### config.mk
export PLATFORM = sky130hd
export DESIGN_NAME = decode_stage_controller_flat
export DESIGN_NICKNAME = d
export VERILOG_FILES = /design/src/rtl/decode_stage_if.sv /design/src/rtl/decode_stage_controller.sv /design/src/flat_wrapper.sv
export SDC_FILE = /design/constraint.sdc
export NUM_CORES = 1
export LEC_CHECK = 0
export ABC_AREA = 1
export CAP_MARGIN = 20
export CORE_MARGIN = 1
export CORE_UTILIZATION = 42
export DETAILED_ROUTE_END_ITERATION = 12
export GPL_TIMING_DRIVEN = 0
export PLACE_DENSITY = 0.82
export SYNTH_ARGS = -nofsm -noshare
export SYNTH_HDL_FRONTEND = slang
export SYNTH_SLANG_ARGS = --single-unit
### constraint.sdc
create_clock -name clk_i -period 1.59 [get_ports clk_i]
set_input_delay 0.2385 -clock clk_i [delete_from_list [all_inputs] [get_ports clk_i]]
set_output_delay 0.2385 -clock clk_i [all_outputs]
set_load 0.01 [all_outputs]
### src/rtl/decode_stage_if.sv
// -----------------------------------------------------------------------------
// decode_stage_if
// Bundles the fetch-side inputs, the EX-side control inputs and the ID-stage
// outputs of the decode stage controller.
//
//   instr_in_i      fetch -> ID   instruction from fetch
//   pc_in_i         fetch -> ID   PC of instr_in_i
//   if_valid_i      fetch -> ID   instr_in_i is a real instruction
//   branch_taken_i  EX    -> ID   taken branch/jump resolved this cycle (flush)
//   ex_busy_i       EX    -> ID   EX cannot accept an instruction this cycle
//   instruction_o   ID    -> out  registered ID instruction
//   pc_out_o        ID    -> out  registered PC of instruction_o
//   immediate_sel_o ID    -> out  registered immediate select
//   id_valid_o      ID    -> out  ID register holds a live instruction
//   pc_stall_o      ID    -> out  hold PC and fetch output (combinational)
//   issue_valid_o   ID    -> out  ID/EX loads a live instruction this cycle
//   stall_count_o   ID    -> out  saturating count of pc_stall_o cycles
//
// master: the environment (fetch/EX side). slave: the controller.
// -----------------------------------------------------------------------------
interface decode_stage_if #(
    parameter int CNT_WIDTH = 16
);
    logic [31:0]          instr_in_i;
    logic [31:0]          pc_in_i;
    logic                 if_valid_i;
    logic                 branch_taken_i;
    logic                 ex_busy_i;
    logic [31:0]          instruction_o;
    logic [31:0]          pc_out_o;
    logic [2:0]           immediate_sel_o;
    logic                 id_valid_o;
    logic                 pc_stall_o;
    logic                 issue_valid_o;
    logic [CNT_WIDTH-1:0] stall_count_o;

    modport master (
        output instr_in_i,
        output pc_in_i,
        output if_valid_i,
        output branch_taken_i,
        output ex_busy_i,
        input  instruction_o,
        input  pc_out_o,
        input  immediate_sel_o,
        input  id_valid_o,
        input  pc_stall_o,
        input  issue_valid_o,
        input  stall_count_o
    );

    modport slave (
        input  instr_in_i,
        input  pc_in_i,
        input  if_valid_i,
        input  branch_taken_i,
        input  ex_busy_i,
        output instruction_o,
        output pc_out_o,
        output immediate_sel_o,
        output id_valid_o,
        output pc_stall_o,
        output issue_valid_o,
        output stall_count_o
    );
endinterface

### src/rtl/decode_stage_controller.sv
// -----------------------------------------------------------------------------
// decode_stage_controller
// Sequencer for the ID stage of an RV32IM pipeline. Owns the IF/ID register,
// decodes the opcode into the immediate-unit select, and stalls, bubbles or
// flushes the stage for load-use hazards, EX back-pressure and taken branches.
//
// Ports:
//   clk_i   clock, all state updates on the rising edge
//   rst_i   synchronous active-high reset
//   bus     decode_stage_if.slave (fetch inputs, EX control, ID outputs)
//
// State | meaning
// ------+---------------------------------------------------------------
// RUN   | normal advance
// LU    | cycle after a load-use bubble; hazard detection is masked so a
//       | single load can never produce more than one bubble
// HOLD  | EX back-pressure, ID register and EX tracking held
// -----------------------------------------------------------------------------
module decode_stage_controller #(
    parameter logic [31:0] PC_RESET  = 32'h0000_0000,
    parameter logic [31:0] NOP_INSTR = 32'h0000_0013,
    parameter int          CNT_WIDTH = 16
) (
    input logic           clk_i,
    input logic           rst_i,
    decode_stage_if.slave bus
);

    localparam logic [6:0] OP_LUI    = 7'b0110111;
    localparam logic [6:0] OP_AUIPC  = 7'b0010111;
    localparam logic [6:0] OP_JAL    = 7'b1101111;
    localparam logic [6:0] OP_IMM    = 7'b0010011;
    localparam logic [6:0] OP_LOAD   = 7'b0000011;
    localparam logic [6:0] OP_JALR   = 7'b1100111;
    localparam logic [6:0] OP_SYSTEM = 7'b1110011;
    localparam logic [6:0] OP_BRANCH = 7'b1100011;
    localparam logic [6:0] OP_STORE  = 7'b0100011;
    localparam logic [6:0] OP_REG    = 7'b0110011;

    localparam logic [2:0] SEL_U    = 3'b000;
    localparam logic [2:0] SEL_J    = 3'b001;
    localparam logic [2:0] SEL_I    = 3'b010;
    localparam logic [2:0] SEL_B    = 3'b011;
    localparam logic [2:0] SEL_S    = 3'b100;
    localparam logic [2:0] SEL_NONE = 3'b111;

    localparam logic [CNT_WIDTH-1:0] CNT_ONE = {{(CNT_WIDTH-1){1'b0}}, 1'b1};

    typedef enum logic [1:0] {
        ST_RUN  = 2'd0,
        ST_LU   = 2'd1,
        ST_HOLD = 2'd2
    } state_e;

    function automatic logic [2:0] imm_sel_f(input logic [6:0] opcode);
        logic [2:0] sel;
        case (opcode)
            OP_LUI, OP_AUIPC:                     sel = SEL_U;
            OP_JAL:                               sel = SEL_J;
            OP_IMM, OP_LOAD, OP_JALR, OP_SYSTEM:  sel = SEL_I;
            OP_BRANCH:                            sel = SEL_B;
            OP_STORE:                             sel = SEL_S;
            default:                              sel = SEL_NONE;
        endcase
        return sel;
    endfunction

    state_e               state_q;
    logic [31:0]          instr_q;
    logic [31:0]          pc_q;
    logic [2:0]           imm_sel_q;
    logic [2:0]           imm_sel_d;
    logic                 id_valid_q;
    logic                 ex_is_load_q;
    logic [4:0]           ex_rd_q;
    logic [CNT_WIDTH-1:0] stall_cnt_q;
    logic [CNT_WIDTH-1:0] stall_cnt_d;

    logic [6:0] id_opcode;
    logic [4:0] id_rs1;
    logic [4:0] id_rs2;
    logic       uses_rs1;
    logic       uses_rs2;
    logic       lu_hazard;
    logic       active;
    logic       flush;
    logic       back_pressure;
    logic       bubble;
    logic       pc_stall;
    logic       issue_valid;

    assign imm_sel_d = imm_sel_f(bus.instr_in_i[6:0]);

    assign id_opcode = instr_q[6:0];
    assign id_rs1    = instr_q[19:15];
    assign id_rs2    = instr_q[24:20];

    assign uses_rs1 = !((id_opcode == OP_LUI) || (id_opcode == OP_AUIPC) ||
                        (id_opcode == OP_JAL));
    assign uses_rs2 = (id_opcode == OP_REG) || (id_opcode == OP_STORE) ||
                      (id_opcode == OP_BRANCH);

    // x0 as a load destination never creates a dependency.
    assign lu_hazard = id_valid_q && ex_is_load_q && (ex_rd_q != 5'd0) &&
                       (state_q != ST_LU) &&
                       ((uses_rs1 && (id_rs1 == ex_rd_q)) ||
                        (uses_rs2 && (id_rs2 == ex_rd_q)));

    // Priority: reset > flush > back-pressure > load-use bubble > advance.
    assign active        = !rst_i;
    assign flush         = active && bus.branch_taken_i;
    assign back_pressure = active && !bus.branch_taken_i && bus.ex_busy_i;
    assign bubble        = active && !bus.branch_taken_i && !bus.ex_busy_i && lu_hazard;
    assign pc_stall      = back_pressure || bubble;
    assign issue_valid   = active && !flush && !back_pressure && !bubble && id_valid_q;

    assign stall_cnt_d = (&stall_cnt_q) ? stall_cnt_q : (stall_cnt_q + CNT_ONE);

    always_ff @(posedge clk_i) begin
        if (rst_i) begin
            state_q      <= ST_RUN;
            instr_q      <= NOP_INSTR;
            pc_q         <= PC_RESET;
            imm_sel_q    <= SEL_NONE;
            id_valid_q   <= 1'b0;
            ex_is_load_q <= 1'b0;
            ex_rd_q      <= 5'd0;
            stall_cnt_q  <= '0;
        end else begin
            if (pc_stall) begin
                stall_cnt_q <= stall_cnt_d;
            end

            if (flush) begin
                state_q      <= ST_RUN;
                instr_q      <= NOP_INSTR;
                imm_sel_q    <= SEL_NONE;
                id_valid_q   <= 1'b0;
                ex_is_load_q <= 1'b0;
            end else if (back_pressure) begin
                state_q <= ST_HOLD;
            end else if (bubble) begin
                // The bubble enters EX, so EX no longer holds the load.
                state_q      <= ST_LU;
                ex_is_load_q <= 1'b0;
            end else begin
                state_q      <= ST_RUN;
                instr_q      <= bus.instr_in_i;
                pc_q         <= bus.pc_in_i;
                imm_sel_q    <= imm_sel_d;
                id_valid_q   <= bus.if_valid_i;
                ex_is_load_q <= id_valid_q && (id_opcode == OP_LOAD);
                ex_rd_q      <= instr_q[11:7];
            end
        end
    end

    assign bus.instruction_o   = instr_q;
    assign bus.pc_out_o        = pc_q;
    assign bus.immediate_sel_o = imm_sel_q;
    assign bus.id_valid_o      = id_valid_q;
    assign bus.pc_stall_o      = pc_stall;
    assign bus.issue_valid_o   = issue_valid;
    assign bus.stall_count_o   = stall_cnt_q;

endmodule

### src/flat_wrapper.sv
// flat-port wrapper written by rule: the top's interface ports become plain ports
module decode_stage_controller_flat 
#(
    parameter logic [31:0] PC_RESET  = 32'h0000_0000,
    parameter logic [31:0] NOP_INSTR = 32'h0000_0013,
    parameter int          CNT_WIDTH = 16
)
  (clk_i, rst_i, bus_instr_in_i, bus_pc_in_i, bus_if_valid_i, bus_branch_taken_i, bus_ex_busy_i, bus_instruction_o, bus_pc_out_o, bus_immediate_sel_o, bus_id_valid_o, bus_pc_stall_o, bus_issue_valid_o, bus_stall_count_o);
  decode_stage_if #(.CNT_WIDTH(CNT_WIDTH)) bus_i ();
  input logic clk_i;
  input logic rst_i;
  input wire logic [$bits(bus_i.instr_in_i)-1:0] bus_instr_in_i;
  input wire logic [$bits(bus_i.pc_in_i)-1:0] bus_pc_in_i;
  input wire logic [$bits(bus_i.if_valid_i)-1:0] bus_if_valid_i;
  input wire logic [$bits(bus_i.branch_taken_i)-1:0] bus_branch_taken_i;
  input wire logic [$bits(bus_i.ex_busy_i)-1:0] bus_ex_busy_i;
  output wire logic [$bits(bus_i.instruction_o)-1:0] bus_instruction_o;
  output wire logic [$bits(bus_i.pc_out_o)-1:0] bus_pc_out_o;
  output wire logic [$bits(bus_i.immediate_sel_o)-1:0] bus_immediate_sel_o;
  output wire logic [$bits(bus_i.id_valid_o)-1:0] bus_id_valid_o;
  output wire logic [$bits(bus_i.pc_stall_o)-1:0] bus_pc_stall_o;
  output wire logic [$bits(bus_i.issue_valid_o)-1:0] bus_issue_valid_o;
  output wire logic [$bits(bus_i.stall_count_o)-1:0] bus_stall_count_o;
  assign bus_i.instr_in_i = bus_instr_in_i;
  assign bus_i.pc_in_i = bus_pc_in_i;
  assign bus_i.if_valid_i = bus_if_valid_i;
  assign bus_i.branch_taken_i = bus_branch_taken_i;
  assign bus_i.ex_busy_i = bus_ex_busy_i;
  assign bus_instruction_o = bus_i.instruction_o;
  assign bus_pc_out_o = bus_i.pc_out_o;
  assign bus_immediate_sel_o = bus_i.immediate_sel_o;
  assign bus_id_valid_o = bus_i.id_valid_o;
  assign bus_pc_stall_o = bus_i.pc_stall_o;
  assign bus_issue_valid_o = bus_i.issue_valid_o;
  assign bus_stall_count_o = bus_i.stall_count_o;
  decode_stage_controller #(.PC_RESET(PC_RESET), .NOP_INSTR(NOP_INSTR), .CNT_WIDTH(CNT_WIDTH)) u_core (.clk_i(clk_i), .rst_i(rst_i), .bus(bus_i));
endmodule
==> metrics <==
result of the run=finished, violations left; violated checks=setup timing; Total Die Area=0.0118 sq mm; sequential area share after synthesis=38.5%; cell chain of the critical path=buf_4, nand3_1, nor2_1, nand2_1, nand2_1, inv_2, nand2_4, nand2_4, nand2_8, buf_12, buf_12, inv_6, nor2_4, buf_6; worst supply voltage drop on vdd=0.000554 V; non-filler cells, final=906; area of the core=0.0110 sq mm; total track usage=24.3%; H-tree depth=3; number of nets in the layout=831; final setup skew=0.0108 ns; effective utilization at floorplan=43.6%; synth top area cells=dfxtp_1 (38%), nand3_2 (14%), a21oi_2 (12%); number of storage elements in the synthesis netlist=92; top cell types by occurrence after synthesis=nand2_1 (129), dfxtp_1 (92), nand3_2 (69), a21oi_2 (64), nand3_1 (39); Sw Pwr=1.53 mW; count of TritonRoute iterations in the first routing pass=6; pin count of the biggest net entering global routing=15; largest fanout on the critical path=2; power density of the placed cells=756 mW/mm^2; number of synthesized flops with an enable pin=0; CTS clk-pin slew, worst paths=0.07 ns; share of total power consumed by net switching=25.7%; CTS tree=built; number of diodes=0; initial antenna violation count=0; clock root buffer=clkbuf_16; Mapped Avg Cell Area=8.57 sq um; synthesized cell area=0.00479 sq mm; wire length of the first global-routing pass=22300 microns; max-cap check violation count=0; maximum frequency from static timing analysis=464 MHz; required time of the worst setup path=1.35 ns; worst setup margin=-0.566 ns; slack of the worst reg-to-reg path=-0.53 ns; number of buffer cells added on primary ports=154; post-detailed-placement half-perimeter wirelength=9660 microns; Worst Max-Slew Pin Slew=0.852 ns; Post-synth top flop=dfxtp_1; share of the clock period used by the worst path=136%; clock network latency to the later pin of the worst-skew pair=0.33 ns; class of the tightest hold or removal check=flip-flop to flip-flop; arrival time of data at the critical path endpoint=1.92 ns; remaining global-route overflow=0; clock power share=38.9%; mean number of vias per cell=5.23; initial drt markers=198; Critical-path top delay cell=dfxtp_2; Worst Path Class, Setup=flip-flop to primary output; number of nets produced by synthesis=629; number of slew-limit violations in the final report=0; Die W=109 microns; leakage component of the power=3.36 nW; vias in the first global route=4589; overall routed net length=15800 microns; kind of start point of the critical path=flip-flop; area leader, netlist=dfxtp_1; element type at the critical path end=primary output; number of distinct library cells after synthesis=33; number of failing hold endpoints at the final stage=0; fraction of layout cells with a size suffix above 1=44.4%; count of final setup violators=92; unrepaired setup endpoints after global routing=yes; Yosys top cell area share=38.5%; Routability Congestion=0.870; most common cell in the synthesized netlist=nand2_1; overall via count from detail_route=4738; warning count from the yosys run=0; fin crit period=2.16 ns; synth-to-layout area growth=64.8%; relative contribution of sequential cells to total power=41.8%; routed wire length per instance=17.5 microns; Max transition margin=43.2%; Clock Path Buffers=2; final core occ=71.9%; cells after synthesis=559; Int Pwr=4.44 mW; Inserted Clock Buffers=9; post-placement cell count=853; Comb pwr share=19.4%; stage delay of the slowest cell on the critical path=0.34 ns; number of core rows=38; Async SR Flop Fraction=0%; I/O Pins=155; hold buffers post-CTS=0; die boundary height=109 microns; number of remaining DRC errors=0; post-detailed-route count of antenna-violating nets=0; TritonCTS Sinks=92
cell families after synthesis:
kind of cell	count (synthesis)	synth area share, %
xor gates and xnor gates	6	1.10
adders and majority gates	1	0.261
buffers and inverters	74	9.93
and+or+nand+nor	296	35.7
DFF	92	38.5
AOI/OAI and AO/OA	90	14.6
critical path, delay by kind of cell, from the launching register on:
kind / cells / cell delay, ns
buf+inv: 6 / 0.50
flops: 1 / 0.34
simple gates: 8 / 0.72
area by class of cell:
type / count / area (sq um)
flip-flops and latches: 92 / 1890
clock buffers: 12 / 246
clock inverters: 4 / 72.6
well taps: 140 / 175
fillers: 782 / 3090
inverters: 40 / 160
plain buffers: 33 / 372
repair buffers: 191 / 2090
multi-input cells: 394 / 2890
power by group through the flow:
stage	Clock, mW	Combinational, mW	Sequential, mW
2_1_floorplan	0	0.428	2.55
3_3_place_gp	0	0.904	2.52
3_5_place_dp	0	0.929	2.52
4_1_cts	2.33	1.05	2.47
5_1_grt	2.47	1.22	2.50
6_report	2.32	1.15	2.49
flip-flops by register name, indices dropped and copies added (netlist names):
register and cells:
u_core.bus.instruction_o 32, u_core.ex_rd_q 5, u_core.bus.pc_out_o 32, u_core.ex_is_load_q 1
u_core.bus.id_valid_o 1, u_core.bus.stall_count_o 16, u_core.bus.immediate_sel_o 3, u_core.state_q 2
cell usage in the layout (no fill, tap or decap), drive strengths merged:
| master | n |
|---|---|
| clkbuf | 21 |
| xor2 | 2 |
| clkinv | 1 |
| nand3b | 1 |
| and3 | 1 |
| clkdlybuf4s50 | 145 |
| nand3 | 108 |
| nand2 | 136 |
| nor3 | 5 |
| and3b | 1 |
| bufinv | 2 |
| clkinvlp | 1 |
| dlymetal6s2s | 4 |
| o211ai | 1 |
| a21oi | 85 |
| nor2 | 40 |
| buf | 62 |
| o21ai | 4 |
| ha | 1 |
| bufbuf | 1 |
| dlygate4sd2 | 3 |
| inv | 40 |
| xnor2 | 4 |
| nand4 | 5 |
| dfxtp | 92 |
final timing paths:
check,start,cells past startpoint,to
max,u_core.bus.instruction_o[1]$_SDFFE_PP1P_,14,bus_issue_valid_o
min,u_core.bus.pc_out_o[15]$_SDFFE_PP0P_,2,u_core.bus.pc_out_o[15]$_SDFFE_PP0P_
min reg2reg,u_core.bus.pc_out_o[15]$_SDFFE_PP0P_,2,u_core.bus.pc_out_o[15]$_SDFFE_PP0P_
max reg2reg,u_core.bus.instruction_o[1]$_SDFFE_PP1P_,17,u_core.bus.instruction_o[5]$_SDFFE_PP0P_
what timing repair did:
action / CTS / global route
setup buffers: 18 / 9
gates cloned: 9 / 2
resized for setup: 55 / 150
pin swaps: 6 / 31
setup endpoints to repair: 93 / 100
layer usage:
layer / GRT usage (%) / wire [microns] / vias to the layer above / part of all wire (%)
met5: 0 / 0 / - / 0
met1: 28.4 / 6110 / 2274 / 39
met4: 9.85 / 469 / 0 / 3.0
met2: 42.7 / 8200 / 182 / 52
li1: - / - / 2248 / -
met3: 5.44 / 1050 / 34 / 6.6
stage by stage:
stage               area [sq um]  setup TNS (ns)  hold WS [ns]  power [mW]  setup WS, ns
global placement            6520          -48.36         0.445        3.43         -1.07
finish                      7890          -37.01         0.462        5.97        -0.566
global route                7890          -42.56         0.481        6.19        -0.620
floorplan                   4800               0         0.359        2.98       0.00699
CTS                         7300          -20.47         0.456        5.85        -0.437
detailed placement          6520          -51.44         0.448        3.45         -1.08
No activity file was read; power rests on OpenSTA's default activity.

TASK INSTRUCTIONS >>
Copy out each line of the material above, word for word, from the first down to the line containing "export VERILOG_FILES = /design/src/rtl/decode_stage_if.sv". Add nothing.

EXERCISE RESPONSE >>
### config.mk
export PLATFORM = sky130hd
export DESIGN_NAME = decode_stage_controller_flat
export DESIGN_NICKNAME = d
export VERILOG_FILES = /design/src/rtl/decode_stage_if.sv /design/src/rtl/decode_stage_controller.sv /design/src/flat_wrapper.sv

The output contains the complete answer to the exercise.